Minister with special responsibility for Literacy
- In office November 4, 1993 – June 10, 1997
- Prime Minister: Jean Chrétien
- Preceded by: Position established
- Succeeded by: Position abolished

Canadian Senator from Alberta
- In office June 29, 1984 – January 18, 2013
- Nominated by: Pierre Trudeau
- Appointed by: Jeanne Sauvé
- Preceded by: Harry Hays (1982)
- Succeeded by: Doug Black

Personal details
- Born: November 6, 1939 Lethbridge, Alberta, Canada
- Died: March 29, 2022 (aged 82) Lethbridge, Alberta, Canada
- Party: Liberal
- Spouse: Michael Gillan ​ ​(m. 1967; died 2002)​
- Alma mater: University of Alberta Carleton University
- Profession: Politician; journalist;

= Joyce Fairbairn =

Canadian politician (1939–2022)

Joyce Fairbairn (November 6, 1939 – March 29, 2022) was a politician and journalist. She was a member of the Senate of Canada, and was the first woman to serve as the leader of the Government in the Senate.

==Early life and education==
Born in Lethbridge, Alberta on November 6, 1939, Fairbairn was the daughter of Mary Elizabeth (née Young) and Lynden Eldon Fairbairn, a judge of the District Court of Alberta, lawyer, and Liberal candidate for the 1935 and 1940 federal elections in Lethbridge. She was a teenage journalist when she was a student at Lethbridge Collegiate Institute, and wrote a column entitled "Teen Chatter" in the Lethbridge Herald. She attended the University of Alberta where she earned a bachelor's degree in English and Carleton University where she earned a degree in journalism. She married Michael Charles Frederick Gillan in 1967; he died in 2002.

== Political life ==
Fairbairn worked as a journalist in the Parliamentary Press Gallery in Ottawa before being hired as a legislative assistant to Prime Minister Pierre Trudeau in 1970. In 1981, she became Communications Coordinator in the Prime Minister's Office. On June 29, 1984, just prior to leaving office, Trudeau recommended her for appointment as a Liberal senator for Alberta, her home province. Over the years as a senator, she held a number of positions within the Liberal Party, including Vice-Chair of the National as well as the Western and Northern Liberal Caucus from 1984 to 1991, and Co-Chair of the National Campaign Committee for her party in 1991.
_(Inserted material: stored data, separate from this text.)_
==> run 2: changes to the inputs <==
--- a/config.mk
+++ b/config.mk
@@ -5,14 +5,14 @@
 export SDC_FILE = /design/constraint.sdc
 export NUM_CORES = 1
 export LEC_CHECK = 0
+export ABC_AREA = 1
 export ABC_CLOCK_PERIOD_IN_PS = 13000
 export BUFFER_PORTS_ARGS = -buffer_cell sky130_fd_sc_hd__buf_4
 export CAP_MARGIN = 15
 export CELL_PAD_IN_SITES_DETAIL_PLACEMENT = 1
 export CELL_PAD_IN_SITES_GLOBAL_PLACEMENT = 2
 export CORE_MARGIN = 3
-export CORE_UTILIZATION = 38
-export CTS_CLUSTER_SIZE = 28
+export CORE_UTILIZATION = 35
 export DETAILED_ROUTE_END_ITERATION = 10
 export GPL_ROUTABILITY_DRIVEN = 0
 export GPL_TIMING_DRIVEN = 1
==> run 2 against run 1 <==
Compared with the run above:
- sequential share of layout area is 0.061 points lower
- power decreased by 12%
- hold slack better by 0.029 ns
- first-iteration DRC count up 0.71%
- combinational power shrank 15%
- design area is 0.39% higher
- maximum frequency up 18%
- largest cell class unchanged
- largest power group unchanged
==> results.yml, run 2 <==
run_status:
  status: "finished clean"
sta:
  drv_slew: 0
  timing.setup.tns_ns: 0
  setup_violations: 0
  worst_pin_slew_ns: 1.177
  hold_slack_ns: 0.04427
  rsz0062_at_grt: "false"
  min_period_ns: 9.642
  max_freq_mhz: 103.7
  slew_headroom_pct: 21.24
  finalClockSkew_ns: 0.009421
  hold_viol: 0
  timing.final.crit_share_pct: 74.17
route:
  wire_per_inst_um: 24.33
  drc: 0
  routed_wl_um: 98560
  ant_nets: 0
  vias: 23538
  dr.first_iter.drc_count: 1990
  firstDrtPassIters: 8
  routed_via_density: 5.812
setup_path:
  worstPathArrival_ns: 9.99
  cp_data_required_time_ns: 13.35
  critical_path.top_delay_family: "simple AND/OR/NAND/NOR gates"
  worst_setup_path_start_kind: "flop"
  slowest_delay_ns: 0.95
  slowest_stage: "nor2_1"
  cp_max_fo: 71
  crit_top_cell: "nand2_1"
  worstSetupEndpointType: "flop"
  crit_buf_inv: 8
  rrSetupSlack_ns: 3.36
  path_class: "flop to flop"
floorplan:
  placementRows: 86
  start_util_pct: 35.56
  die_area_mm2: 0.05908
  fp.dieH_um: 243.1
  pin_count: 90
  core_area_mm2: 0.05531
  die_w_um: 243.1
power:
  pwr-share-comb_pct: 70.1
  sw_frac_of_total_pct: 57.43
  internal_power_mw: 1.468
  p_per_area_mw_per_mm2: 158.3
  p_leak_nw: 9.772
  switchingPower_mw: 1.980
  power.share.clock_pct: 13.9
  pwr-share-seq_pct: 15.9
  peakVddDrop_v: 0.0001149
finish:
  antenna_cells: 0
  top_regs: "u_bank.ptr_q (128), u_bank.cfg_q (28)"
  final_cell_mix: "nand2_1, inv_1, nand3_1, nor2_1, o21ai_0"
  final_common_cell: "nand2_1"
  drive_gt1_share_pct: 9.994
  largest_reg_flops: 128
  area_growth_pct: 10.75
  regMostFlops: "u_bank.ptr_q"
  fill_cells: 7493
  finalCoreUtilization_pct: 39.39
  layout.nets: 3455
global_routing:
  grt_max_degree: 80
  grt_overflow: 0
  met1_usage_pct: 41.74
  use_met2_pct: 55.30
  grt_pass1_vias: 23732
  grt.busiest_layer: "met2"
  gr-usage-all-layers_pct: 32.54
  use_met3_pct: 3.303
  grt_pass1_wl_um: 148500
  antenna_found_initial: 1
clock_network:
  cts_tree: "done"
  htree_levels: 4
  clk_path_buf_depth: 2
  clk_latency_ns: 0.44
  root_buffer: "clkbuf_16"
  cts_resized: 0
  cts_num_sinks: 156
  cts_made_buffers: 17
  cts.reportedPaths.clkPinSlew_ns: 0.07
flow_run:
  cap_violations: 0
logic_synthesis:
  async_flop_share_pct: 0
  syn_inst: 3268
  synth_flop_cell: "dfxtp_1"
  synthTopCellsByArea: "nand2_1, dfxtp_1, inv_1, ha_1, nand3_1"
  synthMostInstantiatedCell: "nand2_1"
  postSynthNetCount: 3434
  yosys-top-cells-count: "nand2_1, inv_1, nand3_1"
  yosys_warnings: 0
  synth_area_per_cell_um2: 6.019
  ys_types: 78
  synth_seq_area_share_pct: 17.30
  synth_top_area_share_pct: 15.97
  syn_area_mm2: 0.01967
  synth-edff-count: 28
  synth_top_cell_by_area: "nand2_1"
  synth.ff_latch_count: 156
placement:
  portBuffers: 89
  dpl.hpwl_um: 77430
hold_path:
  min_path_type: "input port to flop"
### src/rtl/cfgclk_burst_regs.sv
module cfgclk_burst_regs
   import cfgclk_burst_pkg::*;
#(
   parameter int          ADDR_W   = 8,
   parameter int          CNT_W    = 12,
   parameter logic [31:0] CNT_OFS  = 32'h08,
   parameter logic [31:0] STAT_OFS = 32'h0C
) (
   input  logic              clk,
   input  logic              rst_n,
   input  logic [ADDR_W-1:0] bus_addr,
   input  logic              bus_wr,
   input  logic [BUS_W-1:0]  bus_wdata,
   input  logic              bus_rd,
   output logic [BUS_W-1:0]  bus_rdata,
   input  logic              busy,
   input  logic              finish,
   output logic              start,
   output logic [CNT_W-1:0]  prog_cnt,
   output logic              done_flag
);
   reg_sel_e         sel;
   logic             cnt_take;
   logic             zero_hit;
   logic             clr_req;
   logic [CNT_W-1:0] new_cnt;

   always_comb begin
      if (bus_addr == CNT_OFS[ADDR_W-1:0])       sel = SEL_COUNT;
      else if (bus_addr == STAT_OFS[ADDR_W-1:0]) sel = SEL_STATUS;
      else                                       sel = SEL_NONE;
   end

   assign new_cnt  = bus_wdata[CNT_W-1:0];
   assign cnt_take = bus_wr && (sel == SEL_COUNT) && !busy;
   assign start    = cnt_take && (new_cnt != '0);
   assign zero_hit = cnt_take && (new_cnt == '0);
   assign clr_req  = bus_wr && (sel == SEL_STATUS) && bus_wdata[STAT_DONE_BIT];

   always_ff @(posedge clk or negedge rst_n) begin
      if (!rst_n) begin
         prog_cnt  <= '0;
         done_flag <= 1'b0;
      end else begin
         if (cnt_take) prog_cnt <= new_cnt;
         if (finish || zero_hit) done_flag <= 1'b1;
         else if (clr_req)       done_flag <= 1'b0;
      end
   end

   always_comb begin
      bus_rdata = '0;
      if (bus_rd) begin
         case (sel)
            SEL_COUNT:  bus_rdata[CNT_W-1:0] = prog_cnt;
            SEL_STATUS: begin
               bus_rdata[STAT_DONE_BIT] = done_flag;
               bus_rdata[STAT_BUSY_BIT] = busy;
            end
            default:    bus_rdata = '0;
         endcase
      end
   end
endmodule

### src/rtl/cfgclk_burst.sv
module cfgclk_burst
   import cfgclk_burst_pkg::*;
#(
   parameter int          ADDR_W   = 8,
   parameter int          CNT_W    = 12,
   parameter int          DIV      = 2,
   parameter logic [31:0] CNT_OFS  = 32'h08,
   parameter logic [31:0] STAT_OFS = 32'h0C
) (
   input  logic              clk,
   input  logic              rst_n,
   input  logic [ADDR_W-1:0] bus_addr,
   input  logic              bus_wr,
   input  logic [31:0]       bus_wdata,
   input  logic              bus_rd,
   output logic [31:0]       bus_rdata,
   output logic              burst_clk,
   output logic              burst_busy
);
   generate
      if (CNT_W < 11 || CNT_W > BUS_W) begin : g_bad_cnt
         $error("cfgclk_burst: CNT_W must lie in 11..32");
      end
      if (DIV < 1) begin : g_bad_div
         $error("cfgclk_burst: DIV must be at least 1");
      end
      if (CNT_OFS[1:0] != 2'b00 || STAT_OFS[1:0] != 2'b00 || CNT_OFS == STAT_OFS) begin : g_bad_ofs
         $error("cfgclk_burst: offsets must be distinct and word aligned");
      end
      if (ADDR_W < 4 || ADDR_W > 32) begin : g_bad_addr
         $error("cfgclk_burst: ADDR_W out of range");
      end
   endgenerate

   logic             start;
   logic             finish;
   logic [CNT_W-1:0] prog_cnt;
   logic             done_flag;

   cfgclk_burst_regs #(
      .ADDR_W   (ADDR_W),
      .CNT_W    (CNT_W),
      .CNT_OFS  (CNT_OFS),
      .STAT_OFS (STAT_OFS)
   ) u_regs (
      .clk       (clk),
      .rst_n     (rst_n),
      .bus_addr  (bus_addr),
      .bus_wr    (bus_wr),
      .bus_wdata (bus_wdata),
      .bus_rd    (bus_rd),
      .bus_rdata (bus_rdata),
      .busy      (burst_busy),
      .finish    (finish),
      .start     (start),
      .prog_cnt  (prog_cnt),
      .done_flag (done_flag)
   );

   cfgclk_burst_seq #(
      .CNT_W (CNT_W),
      .DIV   (DIV)
   ) u_seq (
      .clk       (clk),
      .rst_n     (rst_n),
      .start     (start),
      .start_cnt (prog_cnt_next(bus_wdata)),
      .busy      (burst_busy),
      .pin       (burst_clk),
      .finish    (finish)
   );

   function automatic logic [CNT_W-1:0] prog_cnt_next(input logic [31:0] d);
      return d[CNT_W-1:0];
   endfunction
endmodule

### config.mk
export PLATFORM = sky130hd
export DESIGN_NAME = cfgclk_burst
export DESIGN_NICKNAME = d
export VERILOG_FILES = /design/src/rtl/cfgclk_burst_pkg.sv /design/src/rtl/cfgclk_burst_div.sv /design/src/rtl/cfgclk_burst_seq.sv /design/src/rtl/cfgclk_burst_regs.sv /design/src/rtl/cfgclk_burst.sv
export SDC_FILE = /design/constraint.sdc
export NUM_CORES = 1
export LEC_CHECK = 0
export ABC_AREA = 1
export BUFFER_PORTS_ARGS = -buffer_cell sky130_fd_sc_hd__buf_2
export CAP_MARGIN = 20
export CORE_ASPECT_RATIO = 0.9
export CORE_MARGIN = 2
export CORE_UTILIZATION = 48
export CTS_CLUSTER_DIAMETER = 100
export DETAILED_ROUTE_END_ITERATION = 12
export GPL_TIMING_DRIVEN = 0
export HOLD_SLACK_MARGIN = 0.1
export PLACE_DENSITY = 0.79
export SLEW_MARGIN = 20
export SYNTH_ARGS = -nofsm -noshare
export SYNTH_HDL_FRONTEND = slang
export SYNTH_SLANG_ARGS = --single-unit
export TNS_END_PERCENT = 100
### constraint.sdc
create_clock -name clk -period 1.74 [get_ports clk]
set_input_delay 0.087 -clock clk [delete_from_list [all_inputs] [get_ports clk]]
set_output_delay 0.087 -clock clk [all_outputs]
set_load 0.01 [all_outputs]
## src/rtl/idle_sym_pkg.sv

```systemverilog
package idle_sym_pkg;
  localparam int NUM_PAIRS = 4;
  localparam int NUM_SLOTS = NUM_PAIRS / 2;
  localparam int LVL_W     = 3;

  typedef logic [LVL_W-1:0] lvl_t;

  localparam lvl_t LVL_POS1 = 3'b001;
  localparam lvl_t LVL_ZERO = 3'b000;
  localparam lvl_t LVL_NEG1 = 3'b111;
  localparam lvl_t LVL_NEG2 = 3'b110;

  // complement within the Y pair of idle values: 0 <-> -2
  function automatic lvl_t y_flip(input lvl_t v);
    return (v == LVL_NEG2) ? LVL_ZERO : LVL_NEG2;
  endfunction
endpackage

```

## src/rtl/idle_scrambler.sv

```systemverilog
module idle_scrambler #(
  parameter int          SCR_LEN = 33,
  parameter int          TAP_LO  = 13,
  parameter logic [32:0] SEED    = 33'h0_F0E1_D2C3
) (
  input  logic               clk,
  input  logic               rst,
  input  logic               step,
  output logic [SCR_LEN-1:0] state
);
  localparam int LO_IDX = TAP_LO - 1;

  logic fb;
  assign fb = state[SCR_LEN-1] ^ state[LO_IDX];

  always_ff @(posedge clk) begin
    if (rst)       state <= SEED[SCR_LEN-1:0];
    else if (step) state <= {state[SCR_LEN-2:0], fb};
  end

  AST_SCR_NONZERO: assert property (@(posedge clk) disable iff (rst)
    state != '0);
  AST_SCR_FREEZE: assert property (@(posedge clk) disable iff (rst)
    !step |=> $stable(state));
endmodule

```

## src/rtl/idle_pair_mapper.sv

```systemverilog
module idle_pair_mapper
  import idle_sym_pkg::*;
(
  input  logic [NUM_PAIRS:0]   rnd,
  input  logic                 odd_phase,
  input  lvl_t [NUM_SLOTS-1:0] y_prev,
  output lvl_t [NUM_PAIRS-1:0] sym,
  output lvl_t [NUM_SLOTS-1:0] y_now
);
  logic swap;
  assign swap = rnd[0];

  for (genvar k = 0; k < NUM_SLOTS; k++) begin : g_slot
    lvl_t x_lvl;
    lvl_t y_lvl;
    assign x_lvl = rnd[1+NUM_SLOTS+k] ? LVL_NEG1 : LVL_POS1;
    assign y_lvl = odd_phase ? y_flip(y_prev[k])
                             : (rnd[1+k] ? LVL_NEG2 : LVL_ZERO);
    assign y_now[k]    = y_lvl;
    assign sym[2*k]    = swap ? y_lvl : x_lvl;
    assign sym[2*k+1]  = swap ? x_lvl : y_lvl;
  end
endmodule

```

## src/rtl/idle_symbol_gen.sv

```systemverilog
module idle_symbol_gen
  import idle_sym_pkg::*;
#(
  parameter int          SCR_LEN = 33,
  parameter int          TAP_LO  = 13,
  parameter logic [32:0] SEED    = 33'h0_F0E1_D2C3
) (
  input  logic       clk,
  input  logic       rst,
  input  logic       sym_ready,
  output logic       sym_valid,
  output logic [2:0] sym_a,
  output logic [2:0] sym_b,
  output logic [2:0] sym_c,
  output logic [2:0] sym_d,
  output logic       sym_odd
);
  logic                 load;
  logic                 phase;
  logic [SCR_LEN-1:0]   scr;
  lvl_t [NUM_SLOTS-1:0] y_store;
  lvl_t [NUM_SLOTS-1:0] y_next;
  lvl_t [NUM_PAIRS-1:0] sym_next;
  lvl_t [NUM_PAIRS-1:0] sym_q;

  assign load = !sym_valid || sym_ready;

  idle_scrambler #(.SCR_LEN(SCR_LEN), .TAP_LO(TAP_LO), .SEED(SEED)) u_scr (
    .clk  (clk),
    .rst  (rst),
    .step (load),
    .state(scr)
  );

  idle_pair_mapper u_map (
    .rnd      (scr[NUM_PAIRS:0]),
    .odd_phase(phase),
    .y_prev   (y_store),
    .sym      (sym_next),
    .y_now    (y_next)
  );

  always_ff @(posedge clk) begin
    if (rst) begin
      sym_valid <= 1'b0;
      sym_odd   <= 1'b0;
      phase     <= 1'b0;
      sym_q     <= '0;
      y_store   <= '0;
    end else if (load) begin
      sym_valid <= 1'b1;
      sym_q     <= sym_next;
      sym_odd   <= phase;
      phase     <= ~phase;
      if (!phase) y_store <= y_next;
    end
  end

  assign sym_a = sym_q[0];
  assign sym_b = sym_q[1];
  assign sym_c = sym_q[2];
  assign sym_d = sym_q[3];

  AST_RESET_QUIET: assert property (@(posedge clk)
    rst |=> !sym_valid && !sym_odd && sym_a == 3'b000 && sym_d == 3'b000);
  AST_HOLD: assert property (@(posedge clk) disable iff (rst)
    sym_valid && !sym_ready |=> sym_valid && $stable({sym_a, sym_b, sym_c, sym_d, sym_odd}));
  AST_PHASE_FLIP: assert property (@(posedge clk) disable iff (rst)
    sym_valid && sym_ready |=> sym_odd != $past(sym_odd));
  AST_PATTERN: assert property (@(posedge clk) disable iff (rst)
    sym_valid |-> (sym_a[0] != sym_b[0]) && (sym_a[0] == sym_c[0]) && (sym_b[0] == sym_d[0]));
  AST_RANGE: assert property (@(posedge clk) disable iff (rst)
    sym_valid |-> sym_a != 3'b011 && sym_a[2:1] != 2'b10 && sym_b != 3'b011 && sym_b[2:1] != 2'b10
               && sym_c != 3'b011 && sym_c[2:1] != 2'b10 && sym_d != 3'b011 && sym_d[2:1] != 2'b10);
  AST_STAY_VALID: assert property (@(posedge clk) disable iff (rst)
    sym_valid |=> sym_valid);
endmodule

```

## config.mk

```make
export PLATFORM = sky130hd
export DESIGN_NAME = idle_symbol_gen
export DESIGN_NICKNAME = d
export VERILOG_FILES = /design/src/rtl/idle_sym_pkg.sv /design/src/rtl/idle_scrambler.sv /design/src/rtl/idle_pair_mapper.sv /design/src/rtl/idle_symbol_gen.sv
export SDC_FILE = /design/constraint.sdc
export NUM_CORES = 1
export LEC_CHECK = 0
export CELL_PAD_IN_SITES_DETAIL_PLACEMENT = 1
export CELL_PAD_IN_SITES_GLOBAL_PLACEMENT = 1
export CORE_MARGIN = 5
export CORE_UTILIZATION = 38
export DETAILED_ROUTE_END_ITERATION = 8
export MAX_ROUTING_LAYER = met4
export PLACE_DENSITY_LB_ADDON = 0.2
export RECOVER_POWER = 50
export SKIP_LAST_GASP = 1
export SYNTH_ARGS = -nofsm -noshare
export SYNTH_HDL_FRONTEND = slang
export SYNTH_SLANG_ARGS = --single-unit
export TNS_END_PERCENT = 5
```

## constraint.sdc

```tcl
create_clock -name clk -period 1.2 [get_ports clk]
set_input_delay 0.24 -clock clk [delete_from_list [all_inputs] [get_ports clk]]
set_output_delay 0.24 -clock clk [all_outputs]
set_load 0.005 [all_outputs]
```

==> results of run 1 <==
==> worst max-delay path by stage <==
stage,from,endpoint
after floorplan,sym_valid,sym_d[1]
after global placement,sym_ready,u_scr.state[27]
after detailed placement,sym_ready,y_store[4]
after CTS,sym_c[1],sym_c[2]
after global routing,sym_valid,sym_valid
final,sym_d[1],sym_d[2]
==> report_power, final <==
group,leakage [nW],switching [mW],total (mW),internal (mW)
Clock,0.0445,0.491,0.959,0.468
Sequential,0.365,0.0715,1.64,1.57
Combinational,0.438,0.191,0.393,0.202
==> routing by layer <==
metal	wire, microns	GRT usage (%)
met2	1760	22.1
met5	0	-
met3	143	3.90
met1	1700	17.1
met4	51	6.29
==> what timing repair did <==
item,in CTS,in global routing
endpoints found under the setup margin,34,55
buffers inserted,0,0
resized for setup,2,2
hold buffers,0,0
gates cloned,0,0
==> cells in the mapped netlist <==
cell type,n
sky130_fd_sc_hd__nand2b_4,1
sky130_fd_sc_hd__nand3_1,17
sky130_fd_sc_hd__o2111a_1,1
sky130_fd_sc_hd__and3_1,1
sky130_fd_sc_hd__o211ai_1,1
sky130_fd_sc_hd__nor2b_2,1
sky130_fd_sc_hd__or3_1,1
sky130_fd_sc_hd__nor2_1,3
sky130_fd_sc_hd__nor2b_1,1
sky130_fd_sc_hd__inv_1,2
sky130_fd_sc_hd__a21oi_2,1
sky130_fd_sc_hd__and2b_1,1
sky130_fd_sc_hd__a31oi_1,1
sky130_fd_sc_hd__clkinv_1,1
sky130_fd_sc_hd__buf_2,8
sky130_fd_sc_hd__xor2_1,1
sky130_fd_sc_hd__a21oi_1,23
sky130_fd_sc_hd__clkbuf_1,2
sky130_fd_sc_hd__o311ai_1,1
sky130_fd_sc_hd__o21ai_0,3
sky130_fd_sc_hd__dfxtp_1,44
sky130_fd_sc_hd__o21a_1,1
sky130_fd_sc_hd__nand2b_1,3
sky130_fd_sc_hd__a311o_1,1
sky130_fd_sc_hd__buf_6,2
sky130_fd_sc_hd__nand4_1,1
sky130_fd_sc_hd__buf_4,9
sky130_fd_sc_hd__nand2_1,72
==> logic make-up (layout without fill, tap and decap cells) <==
family / Yosys count / count (layout) / share of synthesized area, %
and+or+nand+nor: 102 / 102 / 26.4
AOI/OAI and AO/OA: 33 / 33 / 11.4
DFF: 44 / 44 / 52.8
buffers and inverters: 24 / 40 / 8.92
xor gates and xnor gates: 1 / 1 / 0.525
==> final cells by class <==
type	instances	share of cell area, %
well taps	52	3.29
flip-flops and latches	44	44.6
repair buffers	29	14.4
clock inverters	1	0.380
clock buffers	7	4.37
inverters	3	0.570
multi-input cells	136	32.4
==> registers in the layout (all words and copies together) (netlist names) <==
signal / flops
u_scr.state: 33
sym_b: 2
sym_c: 2
y_store: 2
phase: 1
sym_a: 1
sym_d: 1
sym_odd: 1
sym_valid: 1
==> tightest hold or removal path, stage by stage (launching register included) <==
cell	delay (ns)
sky130_fd_sc_hd__dfxtp_1	0.32
sky130_fd_sc_hd__nand2_1	0.05
sky130_fd_sc_hd__a21oi_1	0.05
<file path="src/rtl/gov_pkg.sv">
package gov_pkg;

  // Strobes from the window control to every lane datapath.
  typedef struct packed {
    logic accEn;   // this cycle is a sample
    logic winEnd;  // this sample closes the window; decide on this edge
  } govStrb_t;

endpackage

</file>
<file path="src/rtl/gov_ctrl.sv">
module gov_ctrl
  import gov_pkg::*;
#(
  parameter int WIN_LOG2 = 8
) (
  input  logic     clk,
  input  logic     rstN,
  input  logic     sampleEn,
  output govStrb_t strb
);

  localparam logic [WIN_LOG2-1:0] LAST_SAMPLE = '1;

  logic [WIN_LOG2-1:0] sampCnt;

  always_ff @(posedge clk or negedge rstN) begin
    if (!rstN) begin
      sampCnt <= '0;
    end else if (sampleEn) begin
      sampCnt <= sampCnt + 1'b1;
    end
  end

  always_comb begin
    strb.accEn  = sampleEn;
    strb.winEnd = sampleEn && (sampCnt == LAST_SAMPLE);
  end

endmodule

</file>
<file path="src/rtl/gov_lane.sv">
module gov_lane
  import gov_pkg::*;
#(
  parameter int VAL_W    = 6,
  parameter int DEP_W    = 6,
  parameter int WIN_LOG2 = 8,
  parameter bit HAS_DEP  = 1'b1
) (
  input  logic             clk,
  input  logic             rstN,
  input  govStrb_t         strb,
  input  logic [VAL_W-1:0] val,
  input  logic [DEP_W-1:0] dep,
  input  logic             depEn,
  output logic [VAL_W-1:0] metric
);

  localparam int SUM_W  = VAL_W + WIN_LOG2;
  localparam int DSUM_W = DEP_W + WIN_LOG2;
  localparam int CMP_W  = (VAL_W > DEP_W) ? VAL_W : DEP_W;

  logic [SUM_W-1:0] valSum;
  logic [SUM_W-1:0] valNext;
  logic [VAL_W-1:0] avgVal;

  // The sum includes the current sample, so the average is final on the
  // edge that closes the window.
  assign valNext = valSum + SUM_W'(val);
  assign avgVal  = valNext[SUM_W-1:WIN_LOG2];

  always_ff @(posedge clk or negedge rstN) begin
    if (!rstN) begin
      valSum <= '0;
    end else if (strb.accEn) begin
      valSum <= strb.winEnd ? '0 : valNext;
    end
  end

  generate
    if (HAS_DEP) begin : gDep
      logic [DSUM_W-1:0] depSum;
      logic [DSUM_W-1:0] depNext;
      logic [DEP_W-1:0]  avgDep;
      logic [CMP_W-1:0]  diff;

      assign depNext = depSum + DSUM_W'(dep);
      assign avgDep  = depNext[DSUM_W-1:WIN_LOG2];

      always_ff @(posedge clk or negedge rstN) begin
        if (!rstN) begin
          depSum <= '0;
        end else if (strb.accEn) begin
          depSum <= strb.winEnd ? '0 : depNext;
        end
      end

      always_comb begin
        diff = CMP_W'(avgVal) - CMP_W'(avgDep);
        if (!depEn) begin
          metric = avgVal;
        end else if (CMP_W'(avgDep) >= CMP_W'(avgVal)) begin
          metric = '0;
        end else begin
          metric = VAL_W'(diff);
        end
      end
    end else begin : gNoDep
      logic unusedDep;
      assign unusedDep = ^{dep, depEn};
      assign metric    = avgVal;
    end
  endgenerate

endmodule

</file>
<file path="src/rtl/gov_hyst.sv">
module gov_hyst #(
  parameter int M_W = 6
) (
  input  logic           clk,
  input  logic           rstN,
  input  logic           decide,
  input  logic [M_W-1:0] metric,
  input  logic [M_W-1:0] thrUp,
  input  logic [M_W-1:0] thrDn,
  output logic           isHigh,
  output logic           changeNow
);

  logic nextHigh;

  always_comb begin
    if (isHigh) begin
      nextHigh = (metric >= thrDn);
    end else begin
      nextHigh = (metric > thrUp);
    end
    changeNow = decide && (nextHigh != isHigh);
  end

  always_ff @(posedge clk or negedge rstN) begin
    if (!rstN) begin
      isHigh <= 1'b1;
    end else if (decide) begin
      isHigh <= nextHigh;
    end
  end

endmodule

</file>
<file path="src/rtl/speed_governor.sv">
module speed_governor
  import gov_pkg::*;
#(
  parameter int NUM_CL   = 3,
  parameter int OCC_W    = 6,
  parameter int DEP_W    = 6,
  parameter int IPC_W    = 3,
  parameter int WIN_LOG2 = 8
) (
  input  logic                         clk,
  input  logic                         rstN,
  input  logic                         sampleEn,
  input  logic [NUM_CL-1:0][OCC_W-1:0] occ,
  input  logic [NUM_CL-1:0][DEP_W-1:0] xDep,
  input  logic                         depEn,
  input  logic [NUM_CL-1:0][OCC_W-1:0] thrUp,
  input  logic [NUM_CL-1:0][OCC_W-1:0] thrDn,
  input  logic [IPC_W-1:0]             ipc,
  input  logic [IPC_W-1:0]             feThrUp,
  input  logic [IPC_W-1:0]             feThrDn,
  output logic [NUM_CL-1:0]            speedHigh,
  output logic                         feHigh,
  output logic                         chgPulse
);

  localparam int NUM_LANES = NUM_CL + 1;

  govStrb_t                    strb;
  logic [NUM_CL-1:0][OCC_W-1:0] clMetric;
  logic [IPC_W-1:0]            feMetric;
  logic [NUM_LANES-1:0]        laneChange;

  gov_ctrl #(.WIN_LOG2(WIN_LOG2)) uCtrl (
    .clk     (clk),
    .rstN    (rstN),
    .sampleEn(sampleEn),
    .strb    (strb)
  );

  generate
    for (genvar c = 0; c < NUM_CL; c++) begin : gCluster
      gov_lane #(
        .VAL_W   (OCC_W),
        .DEP_W   (DEP_W),
        .WIN_LOG2(WIN_LOG2),
        .HAS_DEP (1'b1)
      ) uLane (
        .clk   (clk),
        .rstN  (rstN),
        .strb  (strb),
        .val   (occ[c]),
        .dep   (xDep[c]),
        .depEn (depEn),
        .metric(clMetric[c])
      );

      gov_hyst #(.M_W(OCC_W)) uHyst (
        .clk      (clk),
        .rstN     (rstN),
        .decide   (strb.winEnd),
        .metric   (clMetric[c]),
        .thrUp    (thrUp[c]),
        .thrDn    (thrDn[c]),
        .isHigh   (speedHigh[c]),
        .changeNow(laneChange[c])
      );
    end
  endgenerate

  gov_lane #(
    .VAL_W   (IPC_W),
    .DEP_W   (DEP_W),
    .WIN_LOG2(WIN_LOG2),
    .HAS_DEP (1'b0)
  ) uFeLane (
    .clk   (clk),
    .rstN  (rstN),
    .strb  (strb),
    .val   (ipc),
    .dep   ('0),
    .depEn (1'b0),
    .metric(feMetric)
  );

  gov_hyst #(.M_W(IPC_W)) uFeHyst (
    .clk      (clk),
    .rstN     (rstN),
    .decide   (strb.winEnd),
    .metric   (feMetric),
    .thrUp    (feThrUp),
    .thrDn    (feThrDn),
    .isHigh   (feHigh),
    .changeNow(laneChange[NUM_CL])
  );

  always_ff @(posedge clk or negedge rstN) begin
    if (!rstN) begin
      chgPulse <= 1'b0;
    end else begin
      chgPulse <= |laneChange;
    end
  end

endmodule

</file>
When the Liberals returned to power after the 1993 election, Prime Minister Jean Chrétien appointed Fairbairn to the cabinet as Government Leader in the Senate, the first female senator in the post, and Minister with Special Responsibility for Literacy. She served in cabinet until 1997, after which she took on the role as Special Advisor on Literacy to the Minister of Human Resources and Skills Development. She also chaired the Standing Senate Committee on Agriculture and Forestry, and the Special Senate Committee on the Anti-terrorism Act. She sat on the Senate Committee on Agriculture and Forestry until June 2012.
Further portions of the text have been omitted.